From the line with "hold_class = input pin to async pin" through the line with "run 2 against", inclusive, return each line of the data below exactly and leave the rest out.
+++ Input +++
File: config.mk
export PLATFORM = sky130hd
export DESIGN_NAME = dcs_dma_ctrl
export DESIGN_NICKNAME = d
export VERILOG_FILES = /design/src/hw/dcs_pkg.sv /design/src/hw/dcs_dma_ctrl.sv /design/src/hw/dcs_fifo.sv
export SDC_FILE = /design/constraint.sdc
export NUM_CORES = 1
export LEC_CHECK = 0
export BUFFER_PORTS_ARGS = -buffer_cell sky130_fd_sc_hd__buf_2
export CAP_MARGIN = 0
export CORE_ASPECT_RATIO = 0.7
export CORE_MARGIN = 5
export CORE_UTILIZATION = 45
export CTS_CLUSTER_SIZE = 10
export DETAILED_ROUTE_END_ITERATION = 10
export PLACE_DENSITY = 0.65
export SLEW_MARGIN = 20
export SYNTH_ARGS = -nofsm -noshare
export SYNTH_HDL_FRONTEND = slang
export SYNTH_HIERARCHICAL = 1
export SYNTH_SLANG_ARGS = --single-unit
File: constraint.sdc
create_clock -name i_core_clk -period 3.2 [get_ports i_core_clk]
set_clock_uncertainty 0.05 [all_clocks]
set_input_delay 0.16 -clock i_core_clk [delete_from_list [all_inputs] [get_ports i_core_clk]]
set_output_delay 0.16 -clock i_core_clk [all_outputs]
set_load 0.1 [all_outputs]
+++
+++ Input +++
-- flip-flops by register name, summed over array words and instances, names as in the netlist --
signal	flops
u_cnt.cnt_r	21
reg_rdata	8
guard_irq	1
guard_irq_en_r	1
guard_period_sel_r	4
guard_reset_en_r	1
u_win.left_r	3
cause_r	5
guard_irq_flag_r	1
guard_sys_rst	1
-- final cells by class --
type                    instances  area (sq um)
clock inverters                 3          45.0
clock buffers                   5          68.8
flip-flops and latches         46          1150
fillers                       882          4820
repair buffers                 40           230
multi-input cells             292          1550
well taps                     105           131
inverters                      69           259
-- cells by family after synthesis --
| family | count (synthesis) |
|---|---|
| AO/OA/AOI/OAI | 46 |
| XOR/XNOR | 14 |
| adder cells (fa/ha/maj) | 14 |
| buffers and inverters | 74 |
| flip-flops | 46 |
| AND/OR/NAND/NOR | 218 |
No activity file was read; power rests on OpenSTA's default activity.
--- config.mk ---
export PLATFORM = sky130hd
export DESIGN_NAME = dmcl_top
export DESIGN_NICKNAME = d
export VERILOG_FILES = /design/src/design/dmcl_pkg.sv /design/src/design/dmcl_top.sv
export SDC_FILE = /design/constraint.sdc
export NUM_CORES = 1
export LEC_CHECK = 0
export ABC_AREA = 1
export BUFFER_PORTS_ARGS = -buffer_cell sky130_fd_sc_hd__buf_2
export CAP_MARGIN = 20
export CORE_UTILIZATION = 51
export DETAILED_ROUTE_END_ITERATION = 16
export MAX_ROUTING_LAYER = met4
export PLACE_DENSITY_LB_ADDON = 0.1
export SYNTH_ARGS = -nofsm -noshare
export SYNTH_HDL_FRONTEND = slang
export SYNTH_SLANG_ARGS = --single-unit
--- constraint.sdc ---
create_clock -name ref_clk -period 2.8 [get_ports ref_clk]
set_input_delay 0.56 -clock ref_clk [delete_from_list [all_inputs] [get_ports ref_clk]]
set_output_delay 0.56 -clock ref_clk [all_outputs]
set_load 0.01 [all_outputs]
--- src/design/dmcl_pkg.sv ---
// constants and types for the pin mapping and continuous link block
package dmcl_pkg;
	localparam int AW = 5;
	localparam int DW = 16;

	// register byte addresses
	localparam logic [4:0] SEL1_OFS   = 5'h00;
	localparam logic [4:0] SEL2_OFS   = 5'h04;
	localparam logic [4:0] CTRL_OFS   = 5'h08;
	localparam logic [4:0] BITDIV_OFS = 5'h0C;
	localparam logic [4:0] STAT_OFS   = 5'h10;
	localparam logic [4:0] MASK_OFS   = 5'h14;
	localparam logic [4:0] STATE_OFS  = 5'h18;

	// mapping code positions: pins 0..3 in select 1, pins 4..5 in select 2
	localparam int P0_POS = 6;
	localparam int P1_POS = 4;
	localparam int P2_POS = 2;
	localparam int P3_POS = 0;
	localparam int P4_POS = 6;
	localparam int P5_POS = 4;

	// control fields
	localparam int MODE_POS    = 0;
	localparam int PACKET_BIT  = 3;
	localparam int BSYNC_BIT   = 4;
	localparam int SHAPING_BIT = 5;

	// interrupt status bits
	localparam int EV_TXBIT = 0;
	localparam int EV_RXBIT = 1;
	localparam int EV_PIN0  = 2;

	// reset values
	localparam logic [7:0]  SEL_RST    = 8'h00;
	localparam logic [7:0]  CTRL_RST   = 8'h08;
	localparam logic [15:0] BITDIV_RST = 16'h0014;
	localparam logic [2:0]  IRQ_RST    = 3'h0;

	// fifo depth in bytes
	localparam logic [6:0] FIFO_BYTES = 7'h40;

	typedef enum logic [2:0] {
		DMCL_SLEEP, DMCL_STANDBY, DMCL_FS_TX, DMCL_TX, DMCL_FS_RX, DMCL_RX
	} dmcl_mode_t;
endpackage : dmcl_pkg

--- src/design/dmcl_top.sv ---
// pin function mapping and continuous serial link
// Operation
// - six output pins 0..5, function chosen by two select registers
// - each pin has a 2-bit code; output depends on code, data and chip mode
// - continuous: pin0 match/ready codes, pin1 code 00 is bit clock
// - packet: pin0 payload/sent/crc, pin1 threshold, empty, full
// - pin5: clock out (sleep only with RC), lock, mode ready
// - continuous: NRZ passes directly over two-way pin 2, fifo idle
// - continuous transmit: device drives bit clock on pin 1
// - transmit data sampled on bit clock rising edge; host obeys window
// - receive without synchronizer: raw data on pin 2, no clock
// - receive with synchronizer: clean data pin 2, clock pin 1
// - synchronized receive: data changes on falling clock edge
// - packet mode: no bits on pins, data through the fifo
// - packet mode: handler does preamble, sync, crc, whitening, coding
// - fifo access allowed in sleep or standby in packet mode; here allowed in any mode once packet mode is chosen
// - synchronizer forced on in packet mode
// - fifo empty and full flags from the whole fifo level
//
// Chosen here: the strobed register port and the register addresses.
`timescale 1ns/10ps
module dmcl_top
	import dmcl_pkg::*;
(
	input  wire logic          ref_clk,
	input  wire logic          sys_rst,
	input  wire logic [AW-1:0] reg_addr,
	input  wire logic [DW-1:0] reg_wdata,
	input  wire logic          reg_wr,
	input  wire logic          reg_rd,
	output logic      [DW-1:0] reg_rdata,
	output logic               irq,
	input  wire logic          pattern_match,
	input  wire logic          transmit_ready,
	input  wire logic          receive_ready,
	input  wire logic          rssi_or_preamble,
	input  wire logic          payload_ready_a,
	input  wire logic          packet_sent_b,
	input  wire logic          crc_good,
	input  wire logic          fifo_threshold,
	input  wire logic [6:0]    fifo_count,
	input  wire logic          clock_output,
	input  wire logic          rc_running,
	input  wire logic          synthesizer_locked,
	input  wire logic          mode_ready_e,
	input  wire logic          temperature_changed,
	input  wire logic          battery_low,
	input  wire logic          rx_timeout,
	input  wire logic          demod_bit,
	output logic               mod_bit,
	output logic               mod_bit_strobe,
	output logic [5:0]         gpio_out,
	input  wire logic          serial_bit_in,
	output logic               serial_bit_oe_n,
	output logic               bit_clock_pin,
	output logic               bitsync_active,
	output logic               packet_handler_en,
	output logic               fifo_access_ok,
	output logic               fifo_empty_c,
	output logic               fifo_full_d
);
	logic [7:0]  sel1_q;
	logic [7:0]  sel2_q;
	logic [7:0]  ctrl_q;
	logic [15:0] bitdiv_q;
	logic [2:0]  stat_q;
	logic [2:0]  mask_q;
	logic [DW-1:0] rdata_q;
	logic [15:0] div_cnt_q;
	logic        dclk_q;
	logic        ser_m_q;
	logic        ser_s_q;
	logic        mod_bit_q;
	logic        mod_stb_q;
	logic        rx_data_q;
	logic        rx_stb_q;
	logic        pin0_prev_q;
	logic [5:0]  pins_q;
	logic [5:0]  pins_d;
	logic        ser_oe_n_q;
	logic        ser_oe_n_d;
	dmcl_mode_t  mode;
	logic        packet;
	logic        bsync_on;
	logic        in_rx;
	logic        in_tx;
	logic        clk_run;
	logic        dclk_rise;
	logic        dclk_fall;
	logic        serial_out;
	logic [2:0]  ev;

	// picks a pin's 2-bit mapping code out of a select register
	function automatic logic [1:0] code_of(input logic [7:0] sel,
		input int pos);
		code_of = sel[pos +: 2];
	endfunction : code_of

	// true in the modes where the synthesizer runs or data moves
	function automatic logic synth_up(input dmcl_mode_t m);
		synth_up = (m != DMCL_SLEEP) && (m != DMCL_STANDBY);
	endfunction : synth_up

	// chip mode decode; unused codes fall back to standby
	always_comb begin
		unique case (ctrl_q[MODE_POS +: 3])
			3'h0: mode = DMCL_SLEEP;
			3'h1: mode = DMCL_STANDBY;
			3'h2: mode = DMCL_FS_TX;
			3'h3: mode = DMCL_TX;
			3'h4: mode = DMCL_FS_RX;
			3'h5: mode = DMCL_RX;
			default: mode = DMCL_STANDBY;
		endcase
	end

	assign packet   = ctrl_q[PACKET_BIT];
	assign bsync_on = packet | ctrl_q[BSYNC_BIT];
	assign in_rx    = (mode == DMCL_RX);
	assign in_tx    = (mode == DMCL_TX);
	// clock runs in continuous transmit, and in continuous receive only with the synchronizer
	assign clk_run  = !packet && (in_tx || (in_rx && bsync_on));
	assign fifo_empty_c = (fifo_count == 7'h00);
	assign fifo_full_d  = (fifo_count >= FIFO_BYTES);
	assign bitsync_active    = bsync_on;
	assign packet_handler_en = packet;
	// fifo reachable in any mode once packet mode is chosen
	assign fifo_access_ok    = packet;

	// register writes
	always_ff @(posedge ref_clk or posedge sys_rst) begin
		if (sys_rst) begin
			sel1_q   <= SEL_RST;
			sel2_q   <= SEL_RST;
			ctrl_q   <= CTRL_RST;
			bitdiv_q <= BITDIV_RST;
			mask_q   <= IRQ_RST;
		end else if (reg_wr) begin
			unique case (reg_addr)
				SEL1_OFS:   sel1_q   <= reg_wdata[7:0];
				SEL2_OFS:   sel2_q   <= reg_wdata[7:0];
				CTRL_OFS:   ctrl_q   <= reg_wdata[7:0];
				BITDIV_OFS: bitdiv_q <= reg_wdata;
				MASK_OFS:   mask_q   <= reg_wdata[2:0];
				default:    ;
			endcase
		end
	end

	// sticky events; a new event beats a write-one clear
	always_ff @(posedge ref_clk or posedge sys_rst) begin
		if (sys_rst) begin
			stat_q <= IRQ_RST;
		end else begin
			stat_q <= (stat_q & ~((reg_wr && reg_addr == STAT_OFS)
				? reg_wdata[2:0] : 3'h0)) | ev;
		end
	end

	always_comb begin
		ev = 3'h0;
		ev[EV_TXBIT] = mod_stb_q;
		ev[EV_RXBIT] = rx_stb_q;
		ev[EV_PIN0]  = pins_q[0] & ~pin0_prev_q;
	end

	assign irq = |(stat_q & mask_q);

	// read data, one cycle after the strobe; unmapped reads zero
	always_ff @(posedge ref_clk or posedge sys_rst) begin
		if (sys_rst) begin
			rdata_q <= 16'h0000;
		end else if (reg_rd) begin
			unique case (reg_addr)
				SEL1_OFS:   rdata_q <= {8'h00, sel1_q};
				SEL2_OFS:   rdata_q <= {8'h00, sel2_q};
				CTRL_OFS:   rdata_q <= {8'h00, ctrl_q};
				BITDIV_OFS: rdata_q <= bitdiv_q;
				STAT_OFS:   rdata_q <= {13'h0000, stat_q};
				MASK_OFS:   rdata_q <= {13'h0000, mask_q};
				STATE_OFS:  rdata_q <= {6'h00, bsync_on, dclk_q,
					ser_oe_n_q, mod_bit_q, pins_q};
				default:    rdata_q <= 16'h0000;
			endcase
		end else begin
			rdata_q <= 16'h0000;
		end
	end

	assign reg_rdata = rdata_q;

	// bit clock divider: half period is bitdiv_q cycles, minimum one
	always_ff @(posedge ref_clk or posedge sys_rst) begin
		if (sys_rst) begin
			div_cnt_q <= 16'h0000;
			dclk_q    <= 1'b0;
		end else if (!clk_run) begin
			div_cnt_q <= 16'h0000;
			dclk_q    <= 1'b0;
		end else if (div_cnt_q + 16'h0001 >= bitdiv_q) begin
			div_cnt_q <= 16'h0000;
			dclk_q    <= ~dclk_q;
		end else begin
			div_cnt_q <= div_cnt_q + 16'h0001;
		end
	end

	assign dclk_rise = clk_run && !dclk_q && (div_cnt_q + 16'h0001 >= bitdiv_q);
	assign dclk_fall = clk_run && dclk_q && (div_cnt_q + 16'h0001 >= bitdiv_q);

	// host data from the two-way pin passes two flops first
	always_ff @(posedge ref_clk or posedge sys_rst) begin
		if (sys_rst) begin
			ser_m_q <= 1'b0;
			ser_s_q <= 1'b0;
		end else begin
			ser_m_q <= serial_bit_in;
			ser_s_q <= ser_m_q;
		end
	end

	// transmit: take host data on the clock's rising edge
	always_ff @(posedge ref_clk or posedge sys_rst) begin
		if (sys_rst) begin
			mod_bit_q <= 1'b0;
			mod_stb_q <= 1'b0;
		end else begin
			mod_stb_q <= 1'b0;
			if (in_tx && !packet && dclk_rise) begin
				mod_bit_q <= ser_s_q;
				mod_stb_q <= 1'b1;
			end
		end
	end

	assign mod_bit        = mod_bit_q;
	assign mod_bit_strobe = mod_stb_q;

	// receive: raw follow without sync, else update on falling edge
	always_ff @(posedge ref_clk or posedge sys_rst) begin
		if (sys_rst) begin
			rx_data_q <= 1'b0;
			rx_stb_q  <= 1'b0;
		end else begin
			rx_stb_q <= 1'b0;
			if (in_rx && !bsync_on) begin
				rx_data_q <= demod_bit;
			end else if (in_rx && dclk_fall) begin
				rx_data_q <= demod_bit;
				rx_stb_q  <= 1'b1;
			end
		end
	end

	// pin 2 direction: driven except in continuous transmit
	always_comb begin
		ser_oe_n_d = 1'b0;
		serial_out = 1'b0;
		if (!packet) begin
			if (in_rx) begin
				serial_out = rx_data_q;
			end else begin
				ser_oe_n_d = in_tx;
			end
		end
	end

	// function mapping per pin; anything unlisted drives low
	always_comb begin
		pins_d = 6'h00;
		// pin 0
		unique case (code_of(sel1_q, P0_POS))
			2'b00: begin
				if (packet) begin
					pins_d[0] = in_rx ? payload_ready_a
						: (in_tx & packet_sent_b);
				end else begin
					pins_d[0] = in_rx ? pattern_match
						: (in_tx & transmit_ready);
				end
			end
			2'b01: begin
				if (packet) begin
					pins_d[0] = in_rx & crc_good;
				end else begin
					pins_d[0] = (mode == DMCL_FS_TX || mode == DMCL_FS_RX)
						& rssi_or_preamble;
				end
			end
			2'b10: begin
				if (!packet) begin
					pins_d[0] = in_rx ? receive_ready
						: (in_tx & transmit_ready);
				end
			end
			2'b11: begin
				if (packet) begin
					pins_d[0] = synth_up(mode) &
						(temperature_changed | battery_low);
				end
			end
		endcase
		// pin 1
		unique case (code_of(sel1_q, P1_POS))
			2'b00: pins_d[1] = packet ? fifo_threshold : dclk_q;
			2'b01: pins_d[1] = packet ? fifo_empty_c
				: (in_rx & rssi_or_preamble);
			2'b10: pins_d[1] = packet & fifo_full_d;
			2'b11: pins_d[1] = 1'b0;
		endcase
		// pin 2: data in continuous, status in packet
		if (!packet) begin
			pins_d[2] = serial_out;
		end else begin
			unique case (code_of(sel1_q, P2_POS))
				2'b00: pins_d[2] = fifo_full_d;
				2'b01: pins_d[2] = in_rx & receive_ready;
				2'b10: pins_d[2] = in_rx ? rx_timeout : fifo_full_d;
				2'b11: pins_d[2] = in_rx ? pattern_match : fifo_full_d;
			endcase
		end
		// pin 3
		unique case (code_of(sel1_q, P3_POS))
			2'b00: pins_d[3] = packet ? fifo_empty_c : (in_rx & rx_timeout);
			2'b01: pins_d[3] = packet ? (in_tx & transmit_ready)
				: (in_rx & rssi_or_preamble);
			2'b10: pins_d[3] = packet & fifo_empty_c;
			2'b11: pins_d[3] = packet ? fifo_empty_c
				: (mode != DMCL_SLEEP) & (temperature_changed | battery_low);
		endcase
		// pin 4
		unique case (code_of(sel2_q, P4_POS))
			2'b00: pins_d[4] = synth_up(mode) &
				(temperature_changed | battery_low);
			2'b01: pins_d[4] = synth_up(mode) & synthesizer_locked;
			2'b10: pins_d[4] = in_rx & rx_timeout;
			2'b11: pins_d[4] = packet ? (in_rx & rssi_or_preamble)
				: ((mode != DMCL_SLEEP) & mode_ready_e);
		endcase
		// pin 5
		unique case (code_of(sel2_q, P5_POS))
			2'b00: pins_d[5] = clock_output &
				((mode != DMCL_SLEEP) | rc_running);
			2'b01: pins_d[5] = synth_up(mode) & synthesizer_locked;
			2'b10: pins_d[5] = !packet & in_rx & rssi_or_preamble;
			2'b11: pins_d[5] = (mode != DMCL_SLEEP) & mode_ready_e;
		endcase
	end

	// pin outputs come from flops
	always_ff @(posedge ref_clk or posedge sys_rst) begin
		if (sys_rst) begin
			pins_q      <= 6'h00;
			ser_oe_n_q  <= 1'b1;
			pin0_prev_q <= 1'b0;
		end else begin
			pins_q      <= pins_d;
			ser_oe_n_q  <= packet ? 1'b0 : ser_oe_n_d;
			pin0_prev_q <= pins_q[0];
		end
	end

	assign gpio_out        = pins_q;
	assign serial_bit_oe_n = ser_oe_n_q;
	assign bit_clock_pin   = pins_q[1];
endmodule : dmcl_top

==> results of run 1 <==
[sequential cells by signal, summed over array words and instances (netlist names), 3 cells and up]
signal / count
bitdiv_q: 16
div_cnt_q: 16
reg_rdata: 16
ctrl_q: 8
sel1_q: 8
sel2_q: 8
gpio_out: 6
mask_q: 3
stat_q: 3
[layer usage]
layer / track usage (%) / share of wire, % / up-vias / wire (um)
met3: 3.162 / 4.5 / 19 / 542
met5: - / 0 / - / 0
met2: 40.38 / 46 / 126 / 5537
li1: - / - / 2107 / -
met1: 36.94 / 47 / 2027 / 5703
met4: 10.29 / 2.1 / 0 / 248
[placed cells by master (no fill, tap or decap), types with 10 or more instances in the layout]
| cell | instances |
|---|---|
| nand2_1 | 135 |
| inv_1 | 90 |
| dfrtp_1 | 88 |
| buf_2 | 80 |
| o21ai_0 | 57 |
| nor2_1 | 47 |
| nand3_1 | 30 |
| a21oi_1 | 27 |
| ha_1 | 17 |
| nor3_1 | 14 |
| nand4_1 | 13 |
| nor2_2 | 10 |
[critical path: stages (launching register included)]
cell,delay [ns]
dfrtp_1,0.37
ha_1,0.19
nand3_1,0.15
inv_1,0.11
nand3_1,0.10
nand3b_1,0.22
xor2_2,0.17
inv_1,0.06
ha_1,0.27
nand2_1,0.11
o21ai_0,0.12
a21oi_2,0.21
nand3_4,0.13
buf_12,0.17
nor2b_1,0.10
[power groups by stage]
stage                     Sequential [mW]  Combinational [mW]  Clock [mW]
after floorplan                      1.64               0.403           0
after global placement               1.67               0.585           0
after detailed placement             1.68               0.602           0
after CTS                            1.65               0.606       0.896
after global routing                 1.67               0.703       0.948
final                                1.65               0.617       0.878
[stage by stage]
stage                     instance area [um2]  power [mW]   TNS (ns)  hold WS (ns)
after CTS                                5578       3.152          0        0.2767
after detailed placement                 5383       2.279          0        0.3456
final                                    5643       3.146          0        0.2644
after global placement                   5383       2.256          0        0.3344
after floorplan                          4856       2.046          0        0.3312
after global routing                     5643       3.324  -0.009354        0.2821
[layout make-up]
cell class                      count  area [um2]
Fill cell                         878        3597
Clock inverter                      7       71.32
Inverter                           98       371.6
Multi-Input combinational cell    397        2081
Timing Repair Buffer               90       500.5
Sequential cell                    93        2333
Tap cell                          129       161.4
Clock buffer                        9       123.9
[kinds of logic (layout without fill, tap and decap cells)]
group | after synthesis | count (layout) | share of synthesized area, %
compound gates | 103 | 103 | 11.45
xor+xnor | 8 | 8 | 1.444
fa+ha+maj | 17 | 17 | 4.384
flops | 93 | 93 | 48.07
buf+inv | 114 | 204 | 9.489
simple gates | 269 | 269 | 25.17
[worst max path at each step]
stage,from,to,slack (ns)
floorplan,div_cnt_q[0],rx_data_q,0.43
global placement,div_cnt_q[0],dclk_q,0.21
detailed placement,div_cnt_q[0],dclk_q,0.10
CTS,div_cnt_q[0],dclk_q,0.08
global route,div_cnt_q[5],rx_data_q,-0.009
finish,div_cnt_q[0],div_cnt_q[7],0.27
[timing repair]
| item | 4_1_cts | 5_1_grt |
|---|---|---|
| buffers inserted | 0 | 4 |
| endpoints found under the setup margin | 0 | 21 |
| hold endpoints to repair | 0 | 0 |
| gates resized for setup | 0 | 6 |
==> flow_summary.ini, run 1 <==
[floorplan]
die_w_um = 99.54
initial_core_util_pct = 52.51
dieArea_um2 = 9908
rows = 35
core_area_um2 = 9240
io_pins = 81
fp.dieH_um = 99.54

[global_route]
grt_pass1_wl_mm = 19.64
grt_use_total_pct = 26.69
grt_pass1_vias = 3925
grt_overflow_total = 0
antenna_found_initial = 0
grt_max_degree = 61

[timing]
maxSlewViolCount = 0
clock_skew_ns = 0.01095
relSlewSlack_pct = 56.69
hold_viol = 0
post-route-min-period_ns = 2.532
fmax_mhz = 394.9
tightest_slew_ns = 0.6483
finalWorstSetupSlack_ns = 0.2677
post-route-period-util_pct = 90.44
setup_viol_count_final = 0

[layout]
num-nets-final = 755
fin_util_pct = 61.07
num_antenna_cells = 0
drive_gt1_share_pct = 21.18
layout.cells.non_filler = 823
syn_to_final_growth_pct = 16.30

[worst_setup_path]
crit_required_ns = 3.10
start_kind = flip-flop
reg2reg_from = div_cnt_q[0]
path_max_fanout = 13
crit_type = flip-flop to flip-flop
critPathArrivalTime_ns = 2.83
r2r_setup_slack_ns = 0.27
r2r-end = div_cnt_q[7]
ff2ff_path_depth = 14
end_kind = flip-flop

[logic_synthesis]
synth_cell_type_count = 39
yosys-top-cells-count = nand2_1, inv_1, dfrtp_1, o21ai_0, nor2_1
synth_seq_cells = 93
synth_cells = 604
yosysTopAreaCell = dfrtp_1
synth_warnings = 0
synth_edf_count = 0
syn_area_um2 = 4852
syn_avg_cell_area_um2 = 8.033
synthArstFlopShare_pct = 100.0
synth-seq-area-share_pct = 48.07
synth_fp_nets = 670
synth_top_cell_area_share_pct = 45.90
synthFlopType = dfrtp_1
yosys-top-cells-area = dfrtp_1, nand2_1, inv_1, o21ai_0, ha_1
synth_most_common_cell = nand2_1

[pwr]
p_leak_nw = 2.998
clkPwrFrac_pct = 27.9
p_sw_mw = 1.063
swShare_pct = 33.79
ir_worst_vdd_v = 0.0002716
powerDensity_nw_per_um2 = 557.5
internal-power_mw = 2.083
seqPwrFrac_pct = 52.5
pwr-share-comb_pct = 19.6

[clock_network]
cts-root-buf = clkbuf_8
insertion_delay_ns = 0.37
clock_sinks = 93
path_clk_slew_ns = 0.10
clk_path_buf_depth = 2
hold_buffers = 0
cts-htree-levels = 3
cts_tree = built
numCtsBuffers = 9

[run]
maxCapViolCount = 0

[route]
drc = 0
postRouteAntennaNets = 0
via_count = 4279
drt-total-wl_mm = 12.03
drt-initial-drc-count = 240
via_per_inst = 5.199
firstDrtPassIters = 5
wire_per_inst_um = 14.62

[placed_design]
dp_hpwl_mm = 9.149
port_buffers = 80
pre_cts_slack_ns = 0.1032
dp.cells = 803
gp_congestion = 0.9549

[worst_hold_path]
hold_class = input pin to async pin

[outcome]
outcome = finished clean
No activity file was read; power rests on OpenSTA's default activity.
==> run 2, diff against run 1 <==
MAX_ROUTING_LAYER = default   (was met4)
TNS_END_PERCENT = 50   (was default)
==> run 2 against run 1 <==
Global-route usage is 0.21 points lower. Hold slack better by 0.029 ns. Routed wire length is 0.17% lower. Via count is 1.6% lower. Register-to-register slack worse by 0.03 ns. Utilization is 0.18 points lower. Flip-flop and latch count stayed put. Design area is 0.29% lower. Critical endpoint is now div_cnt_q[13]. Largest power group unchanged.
+++
* [Answer space]
hold_class = input pin to async pin

[outcome]
outcome = finished clean
No activity file was read; power rests on OpenSTA's default activity.
==> run 2, diff against run 1 <==
MAX_ROUTING_LAYER = default   (was met4)
TNS_END_PERCENT = 50   (was default)
==> run 2 against run 1 <==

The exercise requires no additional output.